(TASK MATERIAL begins)

## src/design/u2da_pkg.sv

```systemverilog
`default_nettype none

package u2da_pkg;

  // Fixed field widths of the two channels.
  localparam int IN_BITS       = 32;
  localparam int CHAR_BITS     = 6;
  localparam int DIGIT_BITS    = 4;
  localparam int VALUE_BITS_DEF = 32;

  // ASCII code of the character '0'.
  localparam logic [CHAR_BITS-1:0] ASCII_ZERO = 6'd48;

  // Division by ten as a multiply by ceil(2^35 / 10) and a right shift.
  // The result is exact for every operand below 2^32.
  localparam logic [31:0] RECIP_TEN   = 32'hCCCC_CCCD;
  localparam int          RECIP_SHIFT = 35;
  localparam int          RECIP_BITS  = 32;

  // Controller states.
  typedef enum logic [1:0] {
    ST_IDLE,
    ST_MUL,
    ST_DIV,
    ST_EMIT
  } u2da_state_t;

  // Commands from the controller to the datapath.
  typedef struct packed {
    logic load;
    logic mul;
    logic div;
    logic pop;
  } u2da_cmd_t;

  // Status from the datapath to the controller.
  typedef struct packed {
    logic in_zero;
    logic in_prec;
    logic quot_zero;
    logic last;
  } u2da_sts_t;

endpackage

`default_nettype wire

```

## src/design/u2da_stream_if.sv

```systemverilog
`default_nettype none

// Input channel: one value to convert per transfer.
interface u2da_in_if
  import u2da_pkg::*;
();
  logic               valid;
  logic               ready;
  logic [IN_BITS-1:0] value;
  logic               precision_given;

  modport source (output valid, output value, output precision_given, input ready);
  modport sink   (input valid, input value, input precision_given, output ready);
endinterface

// Result channel: one ASCII digit per transfer.
interface u2da_out_if
  import u2da_pkg::*;
();
  logic                 valid;
  logic                 ready;
  logic [CHAR_BITS-1:0] digit_char;
  logic                 last_digit;

  modport source (output valid, output digit_char, output last_digit, input ready);
  modport sink   (input valid, input digit_char, input last_digit, output ready);
endinterface

`default_nettype wire

```

## src/design/u2da_ctrl.sv

```systemverilog
`default_nettype none

module u2da_ctrl
  import u2da_pkg::*;
(
  input  wire logic      clk,
  input  wire logic      rst_n,
  input  wire logic      in_valid,
  output logic           in_ready,
  output logic           out_valid,
  input  wire logic      out_ready,
  output u2da_cmd_t      cmd,
  input  wire u2da_sts_t sts
);

  u2da_state_t state_r;
  u2da_state_t state_nxt;

  // State register.
  always_ff @(posedge clk) begin
    if (!rst_n) begin
      state_r <= ST_IDLE;
    end else begin
      state_r <= state_nxt;
    end
  end

  // Next state and commands.
  always_comb begin
    state_nxt = state_r;
    cmd       = '0;
    in_ready  = 1'b0;
    out_valid = 1'b0;
    unique case (state_r)
      ST_IDLE: begin
        in_ready = 1'b1;
        if (in_valid) begin
          cmd.load = 1'b1;
          // A zero value either prints one '0' or, with a precision, nothing.
          if (sts.in_zero) begin
            state_nxt = sts.in_prec ? ST_IDLE : ST_EMIT;
          end else begin
            state_nxt = ST_MUL;
          end
        end
      end
      ST_MUL: begin
        cmd.mul   = 1'b1;
        state_nxt = ST_DIV;
      end
      ST_DIV: begin
        cmd.div   = 1'b1;
        state_nxt = sts.quot_zero ? ST_EMIT : ST_MUL;
      end
      ST_EMIT: begin
        out_valid = 1'b1;
        if (out_ready) begin
          cmd.pop = 1'b1;
          if (sts.last) begin
            state_nxt = ST_IDLE;
          end
        end
      end
      default: begin
        state_nxt = ST_IDLE;
      end
    endcase
  end

endmodule

`default_nettype wire

```

## src/design/u2da_dpath.sv

```systemverilog
`default_nettype none

module u2da_dpath
  import u2da_pkg::*;
#(
  parameter int OP_BITS    = VALUE_BITS_DEF,
  parameter int MAX_DIGITS = 10,
  parameter int CNT_BITS   = 4
) (
  input  wire logic                 clk,
  input  wire logic                 rst_n,
  input  wire u2da_cmd_t            cmd,
  output u2da_sts_t                 sts,
  input  wire logic [IN_BITS-1:0]   in_value,
  input  wire logic                 in_precision_given,
  output logic [CHAR_BITS-1:0]      out_digit_char,
  output logic                      out_last_digit
);

  localparam int PROD_BITS = OP_BITS + RECIP_BITS;

  logic [OP_BITS-1:0]    value_r;
  logic [OP_BITS-1:0]    value_nxt;
  logic [PROD_BITS-1:0]  prod_r;
  logic [CNT_BITS-1:0]   count_r;
  logic [CNT_BITS-1:0]   count_nxt;
  logic [DIGIT_BITS-1:0] stack_r   [MAX_DIGITS];
  logic [DIGIT_BITS-1:0] stack_nxt [MAX_DIGITS];

  logic [OP_BITS-1:0]    in_op;
  logic [OP_BITS-1:0]    quot;
  logic [OP_BITS+3:0]    quot_x10;
  logic [DIGIT_BITS-1:0] rem;

  // Operand masked to the configured width.
  assign in_op = in_value[OP_BITS-1:0];

  // Quotient and remainder of the current value by ten.
  assign quot     = OP_BITS'(prod_r >> RECIP_SHIFT);
  assign quot_x10 = {1'b0, quot, 3'b000} + {3'b000, quot, 1'b0};
  assign rem      = value_r[DIGIT_BITS-1:0] - quot_x10[DIGIT_BITS-1:0];

  // Status for the controller.
  assign sts.in_zero   = (in_op == '0);
  assign sts.in_prec   = in_precision_given;
  assign sts.quot_zero = (quot == '0);
  assign sts.last      = (count_r == CNT_BITS'(1));

  // Most significant digit sits at the top of the digit stack.
  assign out_digit_char = ASCII_ZERO + {{(CHAR_BITS-DIGIT_BITS){1'b0}}, stack_r[0]};
  assign out_last_digit = sts.last;

  // Digit stack: digits are pushed least significant first, popped from the top.
  always_comb begin
    value_nxt = value_r;
    count_nxt = count_r;
    for (int i = 0; i < MAX_DIGITS; i++) begin
      stack_nxt[i] = stack_r[i];
    end
    priority if (cmd.load) begin
      value_nxt    = in_op;
      count_nxt    = (in_op == '0) ? CNT_BITS'(1) : '0;
      stack_nxt[0] = '0;
    end else if (cmd.div) begin
      value_nxt    = quot;
      count_nxt    = count_r + CNT_BITS'(1);
      stack_nxt[0] = rem;
      for (int i = 1; i < MAX_DIGITS; i++) begin
        stack_nxt[i] = stack_r[i-1];
      end
    end else if (cmd.pop) begin
      count_nxt = count_r - CNT_BITS'(1);
      for (int i = 0; i < MAX_DIGITS - 1; i++) begin
        stack_nxt[i] = stack_r[i+1];
      end
    end else begin
      // No load, divide or pop: value, count and digits hold.
      value_nxt = value_r;
    end
  end

  // Digit count is control state and is cleared by reset.
  always_ff @(posedge clk) begin
    if (!rst_n) begin
      count_r <= '0;
    end else begin
      count_r <= count_nxt;
    end
  end

  // Payload registers: working value, product and digits.
  always_ff @(posedge clk) begin
    value_r <= value_nxt;
    if (cmd.mul) begin
      prod_r <= PROD_BITS'(value_r) * PROD_BITS'(RECIP_TEN);
    end
    for (int i = 0; i < MAX_DIGITS; i++) begin
      stack_r[i] <= stack_nxt[i];
    end
  end

endmodule

`default_nettype wire

```

## src/design/unsigned_to_decimal_ascii_unit.sv

```systemverilog
`default_nettype none

// Channel   Role    Payload                       Handshake
// in_chan   sink    value[31:0], precision_given  valid/ready
// out_chan  source  digit_char[5:0], last_digit   valid/ready
//
// One value at a time. A nonzero value with n digits is divided by ten n
// times, each a multiply step and then a quotient/remainder step (states
// ST_MUL and ST_DIV), and is then sent as n output transfers. A zero value
// gives its single transfer, or none with a precision. Reset is synchronous
// and returns the unit to idle.
// A stalled result holds its digit; the input is not taken until the last
// digit of the current value has been transferred.

module unsigned_to_decimal_ascii_unit
  import u2da_pkg::*;
#(
  parameter int VALUE_BITS = VALUE_BITS_DEF
) (
  input  wire logic   clk,
  input  wire logic   rst_n,
  u2da_in_if.sink     in_chan,
  u2da_out_if.source  out_chan
);

  localparam int OP_BITS    = (VALUE_BITS < IN_BITS) ? VALUE_BITS : IN_BITS;
  localparam int MAX_DIGITS = ((OP_BITS * 1233) >> 12) + 1;
  localparam int CNT_BITS   = $clog2(MAX_DIGITS + 1);

  u2da_cmd_t cmd;
  u2da_sts_t sts;
  logic      ctrl_in_ready;
  logic      ctrl_out_valid;

  // Controller.
  u2da_ctrl u_ctrl (
    .clk       (clk),
    .rst_n     (rst_n),
    .in_valid  (in_chan.valid),
    .in_ready  (ctrl_in_ready),
    .out_valid (ctrl_out_valid),
    .out_ready (out_chan.ready),
    .cmd       (cmd),
    .sts       (sts)
  );

  // Datapath.
  u2da_dpath #(
    .OP_BITS    (OP_BITS),
    .MAX_DIGITS (MAX_DIGITS),
    .CNT_BITS   (CNT_BITS)
  ) u_dpath (
    .clk                (clk),
    .rst_n              (rst_n),
    .cmd                (cmd),
    .sts                (sts),
    .in_value           (in_chan.value),
    .in_precision_given (in_chan.precision_given),
    .out_digit_char     (out_chan.digit_char),
    .out_last_digit     (out_chan.last_digit)
  );

  assign in_chan.ready  = ctrl_in_ready;
  assign out_chan.valid = ctrl_out_valid;

  // A shown result is always a decimal digit.
  a_digit_range: assert property (@(posedge clk) disable iff (!rst_n)
    out_chan.valid |-> (out_chan.digit_char >= ASCII_ZERO &&
                        out_chan.digit_char <= ASCII_ZERO + 6'd9))
    else $error("digit_char out of range");

  // Input and output are never open at the same time.
  a_one_item: assert property (@(posedge clk) disable iff (!rst_n)
    in_chan.ready |-> !out_chan.valid)
    else $error("input taken while a result is shown");

  // Zero with a precision produces nothing and leaves the unit idle.
  a_zero_prec: assert property (@(posedge clk) disable iff (!rst_n)
    (in_chan.valid && in_chan.ready && sts.in_zero && in_chan.precision_given)
      |=> (in_chan.ready && !out_chan.valid))
    else $error("zero with precision did not return to idle");

  // The transfer of the last digit returns the unit to idle.
  a_last_idle: assert property (@(posedge clk) disable iff (!rst_n)
    (out_chan.valid && out_chan.ready && out_chan.last_digit) |=> in_chan.ready)
    else $error("unit busy after last digit");

endmodule

`default_nettype wire

```

## src/flat_wrapper.sv

```systemverilog
// flat-port wrapper written by rule: the top's interface ports become plain ports
module unsigned_to_decimal_ascii_unit_flat import u2da_pkg::*;
#(
  parameter int VALUE_BITS = VALUE_BITS_DEF
)
  (clk, rst_n, in_chan_valid, in_chan_value, in_chan_precision_given, in_chan_ready, out_chan_valid, out_chan_digit_char, out_chan_last_digit, out_chan_ready);
  u2da_in_if in_chan_i ();
  u2da_out_if out_chan_i ();
  input  wire logic clk;
  input  wire logic rst_n;
  input wire logic [$bits(in_chan_i.valid)-1:0] in_chan_valid;
  input wire logic [$bits(in_chan_i.value)-1:0] in_chan_value;
  input wire logic [$bits(in_chan_i.precision_given)-1:0] in_chan_precision_given;
  output wire logic [$bits(in_chan_i.ready)-1:0] in_chan_ready;
  output wire logic [$bits(out_chan_i.valid)-1:0] out_chan_valid;
  output wire logic [$bits(out_chan_i.digit_char)-1:0] out_chan_digit_char;
  output wire logic [$bits(out_chan_i.last_digit)-1:0] out_chan_last_digit;
  input wire logic [$bits(out_chan_i.ready)-1:0] out_chan_ready;
  assign in_chan_i.valid = in_chan_valid;
  assign in_chan_i.value = in_chan_value;
  assign in_chan_i.precision_given = in_chan_precision_given;
  assign in_chan_ready = in_chan_i.ready;
  assign out_chan_valid = out_chan_i.valid;
  assign out_chan_digit_char = out_chan_i.digit_char;
  assign out_chan_last_digit = out_chan_i.last_digit;
  assign out_chan_i.ready = out_chan_ready;
  unsigned_to_decimal_ascii_unit #(.VALUE_BITS(VALUE_BITS)) u_core (.clk(clk), .rst_n(rst_n), .in_chan(in_chan_i), .out_chan(out_chan_i));
endmodule
```

## config.mk

```make
export PLATFORM = sky130hd
export DESIGN_NAME = unsigned_to_decimal_ascii_unit_flat
export DESIGN_NICKNAME = d
export VERILOG_FILES = /design/src/design/u2da_pkg.sv /design/src/design/u2da_stream_if.sv /design/src/design/u2da_ctrl.sv /design/src/design/u2da_dpath.sv /design/src/design/unsigned_to_decimal_ascii_unit.sv /design/src/flat_wrapper.sv
export SDC_FILE = /design/constraint.sdc
export NUM_CORES = 1
export LEC_CHECK = 0
export BUFFER_PORTS_ARGS = -buffer_cell sky130_fd_sc_hd__buf_2
export CAP_MARGIN = 20
export CELL_PAD_IN_SITES_DETAIL_PLACEMENT = 1
export CELL_PAD_IN_SITES_GLOBAL_PLACEMENT = 1
export CORE_UTILIZATION = 45
export DETAILED_ROUTE_END_ITERATION = 16
export PLACE_DENSITY_LB_ADDON = 0.1
export SLEW_MARGIN = 10
export SYNTH_ARGS = -nofsm -noshare
export SYNTH_HDL_FRONTEND = slang
export SYNTH_HIERARCHICAL = 1
export SYNTH_SLANG_ARGS = --single-unit
```

## constraint.sdc

```tcl
create_clock -name clk -period 6.4 [get_ports clk]
set_clock_uncertainty 0.1 [all_clocks]
set_input_delay 0.64 -clock clk [delete_from_list [all_inputs] [get_ports clk]]
set_output_delay 0.64 -clock clk [all_outputs]
set_load 0.005 [all_outputs]
```

==> results.py <==
metrics = {
    "logic_synthesis": {
        "yosys_warnings": 6,
        "yosys_register_bits": 107,
        "avgSynthCellArea_sq_um": 10.8,
        "async_flop_share_pct": 0,
        "synth.cell_area_sq_um": 21200,
        "synth_cell_types": 63,
        "synth_ff_type": "edfxtp_1",
        "syn_inst": 1958,
        "synth-edff-count": 97,
        "synth_common_cells": "inv_1, fa_1, ha_1",
        "synth.most_common_cell": "inv_1",
        "synthTopCellsByArea": "fa_1, ha_1, edfxtp_1",
        "yosysSeqAreaShare_pct": 14.7,
        "yosys.area.top_type_share_pct": 36.4,
        "synth.largest_area_cell": "fa_1",
    },
    "sta": {
        "hold_viol_final": 0,
        "slew_headroom_pct": 29.5,
        "rsz0062_at_grt": "yes",
        "min_period_ns": 7.34,
        "layout_setup_ws_ns": -0.936,
        "setup_viol_count_final": 29,
        "fin_hold_ws_ns": 0.367,
        "fmax_mhz": 136,
        "fin_crit_sh_pct": 115,
        "maxSlewViolCount": 0,
        "tightest_slew_ns": 1.06,
    },
    "worst_setup_path": {
        "crit_fanout": 4,
        "r2r_start": "u_core/u_dpath/value_r[10]",
        "worstPathRequired_ns": 6.42,
        "cp-start-kind": "flop",
        "crit_arrival_ns": 7.35,
        "cp-startpoint": "u_core/u_dpath/value_r[10]",
        "path_class": "flop to flop",
        "endpoint_kind": "flop",
    },
    "place": {
        "routabilityCongestion": 1.02,
        "dp_hpwl_um": 65500,
        "portBuffers": 43,
    },
    "cells_and_area": {
        "nets": 3166,
        "n_antenna_cell": 0,
        "final.fill_count": 5028,
        "area_delta_synth_final_pct": 23.6,
        "drive_above_1_share_pct": 28.0,
    },
    "die": {
        "die_w_um": 219,
        "pin_count": 46,
        "start_util_pct": 45.6,
        "die-height_um": 219,
        "dieArea_sq_um": 48100,
        "core_area_sq_um": 46600,
        "num_rows": 79,
    },
    "clocking": {
        "clk_path_buf_depth": 2,
        "path_clk_slew_ns": 0.09,
        "cts_sinks": 107,
        "ctsHtreeMaxLevel": 3,
        "clk_latency_ns": 0.39,
        "cts_tree": "done",
        "ctsRootBufferMaster": "clkbuf_16",
        "cts_inserted_buffers": 9,
    },
    "global_routing": {
        "grt_pass1_vias": 17946,
        "grt_usage_pct": 32.5,
        "grt_max_degree": 49,
        "grt_pass1_wl_um": 111000,
        "antenna_found_initial": 2,
        "grt-ovfl-total": 0,
    },
    "routing": {
        "first_pass_iters": 5,
        "ant_nets": 0,
        "vias": 15641,
        "drtIter0Drc": 714,
        "wire_per_inst_um": 24.5,
        "wl_um": 73400,
        "drc": 0,
        "vias_per_cell": 5.21,
    },
    "min_path": {
        "hold_path.class": "flop to flop",
        "hp-start": "u_core/u_dpath/stack_r[8][3]",
    },
    "job": {
        "maxCapViolCount": 0,
    },
    "outcome": {
        "failed_checks": "setup timing",
        "status": "finished with violations",
    },
}
## metal layers
| layer | vias to the layer above | track usage, % | part of all wire (%) | wire length [um] |
|---|---|---|---|---|
| li1 | 7086 | - | - | - |
| met1 | 8088 | 45.6 | 45 | 33400 |
| met2 | 394 | 50.5 | 45 | 33100 |
| met3 | 71 | 8.43 | 7.6 | 5590 |
| met4 | 2 | 6.69 | 1.9 | 1410 |
| met5 | - | 0 | 0.018 | 13 |
## timing repair
action	in CTS	in global routing
setup buffers	32	8
gates resized for setup	89	43
endpoints found under the setup margin	29	29
hold buffers	0	0
pin swaps	64	48
## registers in the layout, indices dropped and copies added, names as in the netlist
register,count
u_core/u_ctrl/state_r,2
u_core/u_dpath/count_r,4
u_core/u_dpath/prod_r,29
u_core/u_dpath/stack_r,40
u_core/u_dpath/value_r,32
## cell type report
cell class | instances | area (sq um) | area share, %
Clock buffer | 9 | 225 | 0.858
Tap cell | 607 | 759 | 2.89
Sequential cell | 107 | 3110 | 11.9
Inverter | 538 | 2030 | 7.72
Multi-Input combinational cell | 1283 | 16700 | 63.5
Clock inverter | 6 | 103 | 0.391
Timing Repair Buffer | 451 | 3350 | 12.7
## kinds of logic after synthesis
logic type,synth area share [%]
adders and majority gates,57.2
buffers and inverters,10.1
AOI/OAI and AO/OA,6.19
and+or+nand+nor,5.03
DFF,14.7
xor gates and xnor gates,3.42
muxes,3.38
other,0.0177
## per-stage QoR
step / cells / area, sq um / utilization (%) / worst slack (ns) / setup TNS [ns]
CTS: 2995 / 26000 / 56.0 / -0.852 / -17.67
detailed placement: 2952 / 25100 / 54.0 / -1.05 / -24.29
floorplan: 1959 / 21500 / - / -0.354 / -4.37
global placement: 2952 / 25100 / 54.0 / -1.04 / -23.66
finish: 3001 / 26300 / 56.4 / -0.936 / -19.49
global route: 3001 / 26300 / 56.4 / -1.10 / -25.49
## worst max-delay path, stage by stage, from the launching register on
cell	delay (ns)
edfxtp_1	0.57
ha_4	0.30
xor2_1	0.17
ha_2	0.18
a21o_1	0.21
fa_1	0.52
inv_2	0.05
fa_1	0.49
inv_1	0.05
fa_1	0.56
fa_1	0.45
fa_1	0.52
fa_1	0.43
buf_6	0.15
ha_4	0.26
nand4_1	0.19
nor2_1	0.20
o2bb2ai_2	0.14
nor3_2	0.07
a211oi_2	0.28
buf_4	0.18
o21ai_4	0.08
o31ai_4	0.30
a31oi_2	0.17
o31a_1	0.31
xnor2_1	0.14
## cells in the final DEF, fill, tap and decap left out, types with 10 or more instances in the layout
cell,instances
buf_4,392
buf_6,15
o21bai_1,10
xor2_1,39
fa_2,15
and2_1,14
ha_1,317
inv_2,26
xnor2_1,36
inv_1,509
nor4_1,17
fa_1,371
nor2b_1,23
ha_4,27
nor2_1,27
edfxtp_1,97
a21o_1,37
buf_2,43
nand2_1,35
nand2b_1,13
a21oi_1,54
mux2_2,62
nand3_1,10
nand4_1,19
o21ai_0,24
dfxtp_1,10
## worst paths after layout
path                                                      to  slack, ns  cells past startpoint
worst max-delay path               u_core/u_dpath/prod_r[61]      -0.94                     25
worst min-delay path            u_core/u_dpath/stack_r[9][3]       0.37                      0
worst max register to register     u_core/u_dpath/prod_r[61]      -0.94                     25
worst min register to register  u_core/u_dpath/stack_r[9][3]       0.37                      0
Power is left out: the tool's default activity adds up to more than one toggle a clock period on the data nets, which glitch-free logic cannot reach.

(TASK MATERIAL ends)

EXERCISE OBJECTIVE — Every line in the entries above that mentions the word "Payload" must be shown.

TASK RESULT —
  // Payload registers: working value, product and digits.
// Channel   Role    Payload                       Handshake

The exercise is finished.